*What the task asks:* Report every line in the listing below where the string "around" shows up.

*Provided information:*

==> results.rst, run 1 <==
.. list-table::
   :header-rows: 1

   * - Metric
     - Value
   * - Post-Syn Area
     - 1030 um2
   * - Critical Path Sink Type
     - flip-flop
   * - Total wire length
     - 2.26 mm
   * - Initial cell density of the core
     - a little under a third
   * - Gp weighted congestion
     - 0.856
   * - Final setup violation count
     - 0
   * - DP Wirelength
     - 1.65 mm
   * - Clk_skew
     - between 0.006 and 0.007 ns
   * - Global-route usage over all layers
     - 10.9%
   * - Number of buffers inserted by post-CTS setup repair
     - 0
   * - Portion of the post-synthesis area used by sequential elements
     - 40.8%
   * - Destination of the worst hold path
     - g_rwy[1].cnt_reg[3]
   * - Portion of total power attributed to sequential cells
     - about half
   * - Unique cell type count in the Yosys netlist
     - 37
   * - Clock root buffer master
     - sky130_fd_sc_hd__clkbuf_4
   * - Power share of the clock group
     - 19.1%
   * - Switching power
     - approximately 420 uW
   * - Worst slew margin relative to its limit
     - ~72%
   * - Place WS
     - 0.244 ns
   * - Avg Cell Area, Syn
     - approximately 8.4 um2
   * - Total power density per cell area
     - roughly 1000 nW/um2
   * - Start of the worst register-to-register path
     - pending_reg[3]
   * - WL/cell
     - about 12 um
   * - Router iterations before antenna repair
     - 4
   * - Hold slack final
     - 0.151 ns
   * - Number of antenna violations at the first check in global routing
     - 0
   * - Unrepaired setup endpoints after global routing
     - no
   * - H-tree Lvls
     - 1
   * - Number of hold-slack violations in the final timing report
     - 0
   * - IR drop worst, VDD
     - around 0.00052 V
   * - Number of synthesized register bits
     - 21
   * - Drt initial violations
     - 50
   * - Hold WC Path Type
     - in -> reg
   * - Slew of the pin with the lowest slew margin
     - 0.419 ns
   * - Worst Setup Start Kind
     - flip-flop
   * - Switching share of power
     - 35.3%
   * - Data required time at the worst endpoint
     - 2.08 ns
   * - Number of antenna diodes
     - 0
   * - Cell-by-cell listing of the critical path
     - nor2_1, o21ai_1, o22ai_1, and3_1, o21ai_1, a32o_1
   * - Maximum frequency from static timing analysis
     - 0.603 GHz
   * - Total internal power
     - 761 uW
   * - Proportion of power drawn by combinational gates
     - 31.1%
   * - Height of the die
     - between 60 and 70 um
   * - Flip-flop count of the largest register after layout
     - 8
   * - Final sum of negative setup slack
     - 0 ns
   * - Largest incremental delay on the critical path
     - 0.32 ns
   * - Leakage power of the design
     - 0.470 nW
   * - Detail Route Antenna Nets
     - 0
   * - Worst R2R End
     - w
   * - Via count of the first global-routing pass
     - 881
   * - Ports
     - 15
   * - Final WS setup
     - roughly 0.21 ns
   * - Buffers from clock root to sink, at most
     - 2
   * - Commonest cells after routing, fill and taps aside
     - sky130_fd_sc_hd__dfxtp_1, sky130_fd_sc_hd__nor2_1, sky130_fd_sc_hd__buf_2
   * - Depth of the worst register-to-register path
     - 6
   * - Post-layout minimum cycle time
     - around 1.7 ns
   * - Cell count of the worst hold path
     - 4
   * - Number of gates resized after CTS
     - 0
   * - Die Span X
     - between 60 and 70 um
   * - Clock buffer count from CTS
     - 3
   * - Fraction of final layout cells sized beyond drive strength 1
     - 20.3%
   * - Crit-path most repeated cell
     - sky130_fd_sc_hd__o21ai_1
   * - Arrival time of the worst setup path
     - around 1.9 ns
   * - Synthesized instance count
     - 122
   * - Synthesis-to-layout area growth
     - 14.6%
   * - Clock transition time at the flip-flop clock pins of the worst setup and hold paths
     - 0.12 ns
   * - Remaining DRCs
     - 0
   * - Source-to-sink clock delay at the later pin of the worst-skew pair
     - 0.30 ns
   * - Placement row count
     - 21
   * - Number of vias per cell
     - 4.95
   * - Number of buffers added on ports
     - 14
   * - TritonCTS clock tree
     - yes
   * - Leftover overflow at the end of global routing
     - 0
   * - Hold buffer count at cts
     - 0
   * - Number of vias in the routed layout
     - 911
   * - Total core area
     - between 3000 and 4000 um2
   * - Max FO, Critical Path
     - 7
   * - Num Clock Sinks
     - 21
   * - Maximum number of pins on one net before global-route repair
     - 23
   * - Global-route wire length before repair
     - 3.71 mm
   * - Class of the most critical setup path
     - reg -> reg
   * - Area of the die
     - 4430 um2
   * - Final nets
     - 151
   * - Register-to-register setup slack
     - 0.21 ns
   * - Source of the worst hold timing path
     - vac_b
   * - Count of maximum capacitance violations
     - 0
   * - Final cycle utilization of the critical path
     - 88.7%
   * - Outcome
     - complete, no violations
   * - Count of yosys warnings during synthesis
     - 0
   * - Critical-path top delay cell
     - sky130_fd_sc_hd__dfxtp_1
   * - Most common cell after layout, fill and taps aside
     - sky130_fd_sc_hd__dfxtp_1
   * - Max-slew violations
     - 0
===== config.mk =====
export PLATFORM = sky130hd
export DESIGN_NAME = add_64
export DESIGN_NICKNAME = d
export VERILOG_FILES = /design/src/rtl/add_64.sv
export SDC_FILE = /design/constraint.sdc
export NUM_CORES = 1
export LEC_CHECK = 0
export ABC_AREA = 0
export CAP_MARGIN = 20
export CORE_AREA = 2 2 105 127
export DETAILED_ROUTE_END_ITERATION = 10
export DIE_AREA = 0 0 107 129
export GPL_TIMING_DRIVEN = 0
export PLACE_DENSITY_LB_ADDON = 0.25
export SYNTH_ARGS = -nofsm -noshare
export SYNTH_HDL_FRONTEND = slang
export SYNTH_HIERARCHICAL = 1
export SYNTH_SLANG_ARGS = --single-unit

===== constraint.sdc =====
create_clock -name clk -period 38.8 [get_ports clk]
set_clock_uncertainty 0.2 [all_clocks]
set_input_delay 9.7 -clock clk [delete_from_list [all_inputs] [get_ports clk]]
set_output_delay 9.7 -clock clk [all_outputs]
set_load 0.01 [all_outputs]

===== src/rtl/add_64.sv =====
// 64-bit ripple-carry adder for the y86-64 ALU ADD path.
// A chain of single-bit full adders (carry-in fixed at 0) produces the sum and
// the per-bit carry-out vector; both, plus the signed-overflow flag, are
// registered with one clock of latency. There is no handshake: a new operand
// pair is accepted on every rising edge and its result is visible right after
// that edge.

module full_adder (
  input  logic a,
  input  logic b,
  input  logic c_in,
  output logic s,
  output logic c_out
);

  // Single-bit sum and carry-out.
  always_comb begin
    s     = a ^ b ^ c_in;
    c_out = (a & b) | (c_in & (a ^ b));
  end

endmodule

module add_64 #(
  parameter int N = 64
) (
  input  logic         clk,
  input  logic         rst_n,
  input  logic [N-1:0] a,
  input  logic [N-1:0] b,
  output logic [N-1:0] sum,
  output logic [N-1:0] carry,
  output logic         overflow
);

  // chain[i] is the carry into bit i; chain[i+1] is the carry out of bit i.
  logic [N:0]   chain;
  logic [N-1:0] s_comb;
  logic [N-1:0] co_comb;
  logic         ovf_comb;

  assign chain[0] = 1'b0;

  // Ripple chain of N full adders; each stage feeds the next stage's carry-in.
  for (genvar i = 0; i < N; i++) begin : g_fa
    full_adder u_fa (
      .a     (a[i]),
      .b     (b[i]),
      .c_in  (chain[i]),
      .s     (s_comb[i]),
      .c_out (chain[i+1])
    );
  end

  assign co_comb = chain[N:1];

  // Signed overflow: carry into the sign bit differs from carry out of it.
  always_comb begin
    ovf_comb = co_comb[N-1] ^ co_comb[N-2];
  end

  // Output register stage; a low rst_n on an edge discards the in-flight result.
  always_ff @(posedge clk) begin
    if (!rst_n) begin
      sum      <= '0;
      carry    <= '0;
      overflow <= 1'b0;
    end else begin
      sum      <= s_comb;
      carry    <= co_comb;
      overflow <= ovf_comb;
    end
  end

endmodule


# Word level (Yosys, flattened, before mapping)
# Cells that the tools add are included.
# Widths: inputs -> output; s select.
classes:
  n_bitwise: 318
op_table:
  columns: ["operator", "n"]
  rows:
  - ["$xor 1x1->1", 128]
  - ["$and 1x1->1", 127]
  - ["$or 1x1->1", 63]
word_totals:
  register_bits: 129
  wordCells: 321

# Logic depth before layout (Yosys ltp)
depth:
  word_depth: 128
  ltp_mapped: 66

# Cells and area by module
# The synthesis kept the hierarchy.
modules_own_cells:
  columns: ["module", "instances", "cells_each", "area_each_um2", "seq_area_each_um2"]
  rows:
  - ["add_64", 1, 274, 3547.2, 2582.5]
  - ["full_adder", 64, 1, 20.0, 0.0]

# Least setup slack after synthesis
# OpenSTA, ideal clock, no wires.
synth_path:
  path_kind: "input -> register"
  start: "in a[0]"
  end: "reg overflow"
  setup_ps: 115
  arrival_time_ps: 35273
  required_ps: 38485
  slack_ps: 3212
  stages: 66
  cell_sequence: "fa_1 > fa_1 > fa_1 > fa_1 > fa_1 > fa_1 > fa_1 > fa_1 > fa_1 > fa_1 > fa_1 > fa_1 > fa_1 > fa_1 > fa_1 > fa_1 > fa_1 > fa_1 > (+30 left out) > fa_1 > fa_1 > fa_1 > fa_1 > fa_1 > fa_1 > fa_1 > fa_1 > fa_1 > fa_1 > fa_1 > fa_1 > fa_1 > fa_1 > fa_1 > fa_1 > xor2_1 > and2_1"
synth_via:
  elab_chain_cells: 128
synth_rtl:
  columns: ["item", "line_no", "text"]
  rows:
  - ["start: declaration", "29", "input logic [N-1:0] a,"]
  - ["$and 1x1->1 (2 in series)", "19", "c_out = (a & b) | (c_in & (a ^ b));"]
  - ["$or 1x1->1", "19", null]
  - ["net chain[2]", "37", "logic [N:0] chain;"]
  - ["$and 1x1->1", "19", null]
  - ["$or 1x1->1", "19", null]
  - ["net chain[3]", "37", null]
  - ["$and 1x1->1", "19", null]
  - ["$or 1x1->1", "19", null]
  - ["net chain[4]", "37", null]
  - ["(+2 left out)", null, null]
  - ["net chain[5]", "37", null]
  - ["(+2 left out)", null, null]
  - ["net chain[6]", "37", null]
  - ["(+2 left out)", null, null]
  - ["net chain[7]", "37", null]
  - ["(+2 left out)", null, null]
  - ["net chain[8]", "37", null]
  - ["(+2 left out)", null, null]
  - ["net chain[9]", "37", null]
  - ["(+2 left out)", null, null]
  - ["net chain[10]", "37", null]
  - ["(+2 left out)", null, null]
  - ["net chain[11]", "37", null]
  - ["(+2 left out)", null, null]
  - ["net chain[12]", "37", null]
  - ["(+2 left out)", null, null]
  - ["net chain[13]", "37", null]
  - ["(+2 left out)", null, null]
  - ["net chain[14]", "37", null]
  - ["(+2 left out)", null, null]
  - ["net chain[15]", "37", null]
  - ["(+2 left out)", null, null]
  - ["net chain[16]", "37", null]
  - ["(+2 left out)", null, null]
  - ["net chain[17]", "37", null]
  - ["(+2 left out)", null, null]
  - ["net chain[18]", "37", null]
  - ["(+2 left out)", null, null]
  - ["net chain[19]", "37", null]
  - ["(+2 left out)", null, null]
  - ["net chain[20]", "37", null]
  - ["(+2 left out)", null, null]
  - ["net chain[21]", "37", null]
  - ["(+2 left out)", null, null]
  - ["net chain[22]", "37", null]
  - ["(+2 left out)", null, null]
  - ["net chain[23]", "37", null]
  - ["(+2 left out)", null, null]
  - ["net chain[24]", "37", null]
  - ["(+2 left out)", null, null]
  - ["net chain[25]", "37", null]
  - ["(+2 left out)", null, null]
  - ["net chain[26]", "37", null]
  - ["(+2 left out)", null, null]
  - ["net chain[27]", "37", null]
  - ["(+2 left out)", null, null]
  - ["net chain[28]", "37", null]
  - ["(+2 left out)", null, null]
  - ["net chain[29]", "37", null]
  - ["(+2 left out)", null, null]
  - ["net chain[30]", "37", null]
  - ["(+2 left out)", null, null]
  - ["net chain[31]", "37", null]
  - ["(+2 left out)", null, null]
  - ["net chain[32]", "37", null]
  - ["(+2 left out)", null, null]
  - ["net chain[33]", "37", null]
  - ["(+2 left out)", null, null]
  - ["net chain[34]", "37", null]
  - ["(+2 left out)", null, null]
  - ["net chain[35]", "37", null]
  - ["(+2 left out)", null, null]
  - ["net chain[36]", "37", null]
  - ["(+2 left out)", null, null]
  - ["net chain[37]", "37", null]
  - ["(+2 left out)", null, null]
  - ["net chain[38]", "37", null]
  - ["(+2 left out)", null, null]
  - ["net chain[39]", "37", null]
  - ["(+2 left out)", null, null]
  - ["net chain[40]", "37", null]
  - ["(+2 left out)", null, null]
  - ["net chain[41]", "37", null]
  - ["(+2 left out)", null, null]
  - ["net chain[42]", "37", null]
  - ["(+2 left out)", null, null]
  - ["net chain[43]", "37", null]
  - ["(+2 left out)", null, null]
  - ["net chain[44]", "37", null]
  - ["(+2 left out)", null, null]
  - ["net chain[45]", "37", null]
  - ["(+2 left out)", null, null]
  - ["net chain[46]", "37", null]
  - ["(+2 left out)", null, null]
  - ["net chain[47]", "37", null]
  - ["(+2 left out)", null, null]
  - ["net chain[48]", "37", null]
  - ["(+2 left out)", null, null]
  - ["net chain[49]", "37", null]
  - ["(+2 left out)", null, null]
  - ["net chain[50]", "37", null]
  - ["(+2 left out)", null, null]
  - ["net chain[51]", "37", null]
  - ["(+2 left out)", null, null]
  - ["net chain[52]", "37", null]
  - ["(+2 left out)", null, null]
  - ["net chain[53]", "37", null]
  - ["(+2 left out)", null, null]
  - ["net chain[54]", "37", null]
  - ["(+2 left out)", null, null]
  - ["net chain[55]", "37", null]
  - ["(+2 left out)", null, null]
  - ["net chain[56]", "37", null]
  - ["(+2 left out)", null, null]
  - ["net chain[57]", "37", null]
  - ["(+2 left out)", null, null]
  - ["net chain[58]", "37", null]
  - ["(+2 left out)", null, null]
  - ["net chain[59]", "37", null]
  - ["(+2 left out)", null, null]
  - ["net chain[60]", "37", null]
  - ["(+2 left out)", null, null]
  - ["net chain[61]", "37", null]
  - ["(+2 left out)", null, null]
  - ["net chain[62]", "37", null]
  - ["$and 1x1->1", "19", null]
  - ["$or 1x1->1", "19", null]
  - ["net chain[63]", "37", null]
  - ["$and 1x1->1", "19", null]
  - ["$or 1x1->1", "19", null]
  - ["net chain[64]", "37", null]
  - ["$xor 1x1->1", "59", "ovf_comb = co_comb[N-1] ^ co_comb[N-2];"]
  - ["end signal: assignment", "71", "overflow <= ovf_comb;"]
  - ["end: declaration", "33", "output logic overflow"]
# The timed path passes the listed nets, and every way through them passes these cells.
# A chain may end at the register's enable or synchronous reset.

# Worst setup path after layout
layout_path:
  start: "in a[0]"
  end: "reg overflow"
layout_via:
  elab_chain_cells: 128
layout_rtl:
  columns: ["item", "line_no"]
  rows:
  - ["$and 1x1->1", "19"]
  - ["net chain[1]", "37"]
  - ["$and 1x1->1", "19"]
  - ["$or 1x1->1", "19"]
  - ["net chain[2]", "37"]
  - ["$and 1x1->1", "19"]
  - ["$or 1x1->1", "19"]
  - ["net chain[3]", "37"]
  - ["(+2 left out)", null]
  - ["net chain[4]", "37"]
  - ["(+2 left out)", null]
  - ["net chain[5]", "37"]
  - ["(+2 left out)", null]
  - ["net chain[6]", "37"]
  - ["(+2 left out)", null]
  - ["net chain[7]", "37"]
  - ["(+2 left out)", null]
  - ["net chain[8]", "37"]
  - ["(+2 left out)", null]
  - ["net chain[9]", "37"]
  - ["(+2 left out)", null]
  - ["net chain[10]", "37"]
  - ["(+2 left out)", null]
  - ["net chain[11]", "37"]
  - ["(+2 left out)", null]
  - ["net chain[12]", "37"]
  - ["(+2 left out)", null]
  - ["net chain[13]", "37"]
  - ["(+2 left out)", null]
  - ["net chain[14]", "37"]
  - ["(+2 left out)", null]
  - ["net chain[15]", "37"]
  - ["(+2 left out)", null]
  - ["net chain[16]", "37"]
  - ["(+2 left out)", null]
  - ["net chain[17]", "37"]
  - ["(+2 left out)", null]
  - ["net chain[18]", "37"]
  - ["(+2 left out)", null]
  - ["net chain[19]", "37"]
  - ["(+2 left out)", null]
  - ["net chain[20]", "37"]
  - ["(+2 left out)", null]
  - ["net chain[21]", "37"]
  - ["(+2 left out)", null]
  - ["net chain[22]", "37"]
  - ["(+2 left out)", null]
  - ["net chain[23]", "37"]
  - ["(+2 left out)", null]
  - ["net chain[24]", "37"]
  - ["(+2 left out)", null]
  - ["net chain[25]", "37"]
  - ["(+2 left out)", null]
  - ["net chain[26]", "37"]
  - ["(+2 left out)", null]
  - ["net chain[27]", "37"]
  - ["(+2 left out)", null]
  - ["net chain[28]", "37"]
  - ["(+2 left out)", null]
  - ["net chain[29]", "37"]
  - ["(+2 left out)", null]
  - ["net chain[30]", "37"]
  - ["(+2 left out)", null]
  - ["net chain[31]", "37"]
  - ["(+2 left out)", null]
  - ["net chain[32]", "37"]
  - ["(+2 left out)", null]
  - ["net chain[33]", "37"]
  - ["(+2 left out)", null]
  - ["net chain[34]", "37"]
  - ["(+2 left out)", null]
  - ["net chain[35]", "37"]
  - ["(+2 left out)", null]
  - ["net chain[36]", "37"]
  - ["(+2 left out)", null]
  - ["net chain[37]", "37"]
  - ["(+2 left out)", null]
  - ["net chain[38]", "37"]
  - ["(+2 left out)", null]
  - ["net chain[39]", "37"]
  - ["(+2 left out)", null]
  - ["net chain[40]", "37"]
  - ["(+2 left out)", null]
  - ["net chain[41]", "37"]
  - ["(+2 left out)", null]
  - ["net chain[42]", "37"]
  - ["(+2 left out)", null]
  - ["net chain[43]", "37"]
  - ["(+2 left out)", null]
  - ["net chain[44]", "37"]
  - ["(+2 left out)", null]
  - ["net chain[45]", "37"]
  - ["(+2 left out)", null]
  - ["net chain[46]", "37"]
  - ["(+2 left out)", null]
  - ["net chain[47]", "37"]
  - ["(+2 left out)", null]
  - ["net chain[48]", "37"]
  - ["(+2 left out)", null]
  - ["net chain[49]", "37"]
  - ["(+2 left out)", null]
  - ["net chain[50]", "37"]
  - ["(+2 left out)", null]
  - ["net chain[51]", "37"]
  - ["(+2 left out)", null]
  - ["net chain[52]", "37"]
  - ["(+2 left out)", null]
  - ["net chain[53]", "37"]
  - ["(+2 left out)", null]
  - ["net chain[54]", "37"]
  - ["(+2 left out)", null]
  - ["net chain[55]", "37"]
  - ["(+2 left out)", null]
  - ["net chain[56]", "37"]
  - ["(+2 left out)", null]
  - ["net chain[57]", "37"]
  - ["(+2 left out)", null]
  - ["net chain[58]", "37"]
  - ["(+2 left out)", null]
  - ["net chain[59]", "37"]
  - ["(+2 left out)", null]
  - ["net chain[60]", "37"]
  - ["(+2 left out)", null]
  - ["net chain[61]", "37"]
  - ["(+2 left out)", null]
  - ["net chain[62]", "37"]
  - ["$and 1x1->1", "19"]
  - ["$or 1x1->1", "19"]
  - ["net chain[63]", "37"]
  - ["$and 1x1->1", "19"]
  - ["$or 1x1->1", "19"]
  - ["net chain[64]", "37"]
  - ["$xor 1x1->1", "59"]
# The timed path passes the listed nets, and every way through them passes these cells.

==> flow_summary.toml <==
[logic_synthesis]
yosysSeqAreaShare_pct = 53.5
ys.warnings.count = 6
synth_flop_cell = "dfxtp_1"
avgSynthCellArea_sq_um = 14.3
ys_top_cells_by_area = "dfxtp_1, fa_1, and2_1"
syn_nets = 532
synth_seq_cells = 129
ys_top_cells_by_count = "and2_1, dfxtp_1, fa_1"
synth.distinct_cells = 7
synth_top_area_share_pct = 53.5
ys_async_sr_fraction_pct = 0
synth_top_cell_by_area = "dfxtp_1"
syn-cell-area_sq_um = 4830
synth_edf_count = 0
synthCells = 338

[power_and_ir_drop]
switching_share_pct = 24.1
pwr-share-clk_pct = 40.2
p_leak_nw = 3.23
p_int_mw = 0.293
combPwrFrac_pct = 20.7
p_sw_mw = 0.0928
power_frac_seq_pct = 39.1
p_per_area_nw_per_um2 = 47.1
vdd_drop_max_mv = 0.0313

[detailed_routing]
totalWireLength_microns = 12300
drtAntennaViolNets = 0
vias_per_cell = 4.23
num_vias = 3347
drt_iter0_markers = 37
drtPass1Iterations = 4
drc = 0
wl_per_cell_microns = 15.6

[cells_and_area]
final_cells = 791
n_antenna_cell = 0
area_growth_pct = 69.6
drive_gt1_share_pct = 7.18
nets = 808

[cts]
cts.sink_count = 129
cts_max_path_buffers = 2
clk_pin_slew_worst_paths_ps = 60
cts.repair.resized = 0
ctsHtreeMaxLevel = 4
numCtsBuffers = 17
cts_tree = "done"
ctsHoldBuffers = 0
post-cts-setup-buffers = 0
root_buffer = "clkbuf_16"

[critical_path]
cp.arrival_ps = 37450
cp_max_fo = 3
slowest_stage = "fa_1"
startpoint_type = "input port"
required_ps = 38890
worst_path_largest_cell_delay_ps = 500
path_common_cell = "fa_1"
critPathKind = "input port to register"
worst_setup_path_end_kind = "register"

[placed_design]
dp.cells = 759
dpl.hpwl_microns = 9980
dpl_worst_slack_ps = 1040
numPortBuffers = 257
gp_congestion = 0.824

[floorplanning]
num_rows = 45
die_w_microns = 107
start_util_pct = 38.5
die_y_microns = 129
pin_count = 259
dieArea_sq_um = 13800
core-area_sq_um = 12600

[timing]
layout_setup_ws_ps = 1440
setup_violations = 0
tns_ps = 0
rsz0062_at_grt = "no"
finalMaxSlewViolations = 0
finalHoldViolCount = 0
fin_crit_ps = 37360
clock.fmax_mhz = 26.8
min_period_over_period_pct = 96.3

[global_route]
grt_usage_pct = 18.5
grt_overflow_total = 0
antenna_found_initial = 0
grt_pass1_vias = 3732
grt_pass1_wl_microns = 19100
grt_max_degree = 17

[worst_hold_path]
hold_class = "input port to register"

[flow_run]
maxCapViolations = 0

[outcome]
outcome = "finished, final reports clean"
sequential cells by signal, indices dropped and copies added, names as in the netlist:
| name | cells |
|---|---|
| carry | 64 |
| overflow | 1 |
| sum | 64 |
cell usage in the layout, fill, tap and decap left out, drive strengths merged:
| master | instances |
|---|---|
| clkdlybuf4s50 | 257 |
| and2 | 129 |
| dfxtp | 129 |
| fa | 64 |
| clkbuf | 19 |
| buf | 14 |
| clkinv | 7 |
| clkinvlp | 3 |
| bufinv | 2 |
| xor2 | 1 |
| inv | 1 |
| conb | 1 |
critical path, delay by kind of cell:
| kind | cells | cell delay [ps] |
|---|---|---|
| xor gates and xnor gates | 1 | 150 |
| adders and majority gates | 64 | 26940 |
| buffers and inverters | 1 | 440 |
| and+or+nand+nor | 1 | 150 |
worst paths after layout:
path	from	end	slack [ps]	cells past startpoint
setup / recovery	a[0]	overflow	1440	67
hold / removal	rst_n	carry[5]	9420	2
area by class of cell:
cell class / instances / area (sq um)
clock inverter: 13 / 138
buffer: 14 / 145
sequential: 129 / 2580
timing repair buffer: 257 / 2570
fill: 936 / 4370
multi-input combinational: 195 / 2100
tap: 164 / 205
clock buffer: 19 / 443
cell families after synthesis:
| family | count (synthesis) | synth area share, % |
|---|---|---|
| xor gates and xnor gates | 1 | 0.181 |
| adders and majority gates | 64 | 26.5 |
| buffers and inverters | 14 | 3.01 |
| DFF | 129 | 53.5 |
| other | 1 | 0.0777 |
| and+or+nand+nor | 129 | 16.7 |
routing by layer:
metal	vias up	track usage [%]	wire length (microns)
li1	1573	-	-
met4	0	8.40	354
met2	151	34.2	6880
met1	1599	18.7	4160
met5	-	0	0
met3	24	6.38	937
stage by stage:
| step | hold slack [ps] | area (sq um) | power [mW] | utilization [%] |
|---|---|---|---|---|
| after floorplan | 9760 | 4830 | 0.182 | - |
| after global placement | 9830 | 7610 | 0.232 | 60.6 |
| after detailed placement | 9840 | 7610 | 0.234 | 60.6 |
| after CTS | 9410 | 8190 | 0.391 | 65.2 |
| after global routing | 9430 | 8190 | 0.405 | 65.2 |
| final | 9420 | 8190 | 0.385 | 65.2 |
power by group through the flow:
stage | sequential [mW] | combinational [mW] | clock [mW]
after floorplan | 0.161 | 0.0214 | 0
after global placement | 0.153 | 0.0792 | 0
after detailed placement | 0.154 | 0.0808 | 0
after CTS | 0.151 | 0.0812 | 0.159
after global routing | 0.152 | 0.0879 | 0.166
final | 0.151 | 0.0799 | 0.155
Power figures use the tool's default switching activity.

*Solution to the problem:*
     - around 0.00052 V
     - around 1.7 ns
     - around 1.9 ns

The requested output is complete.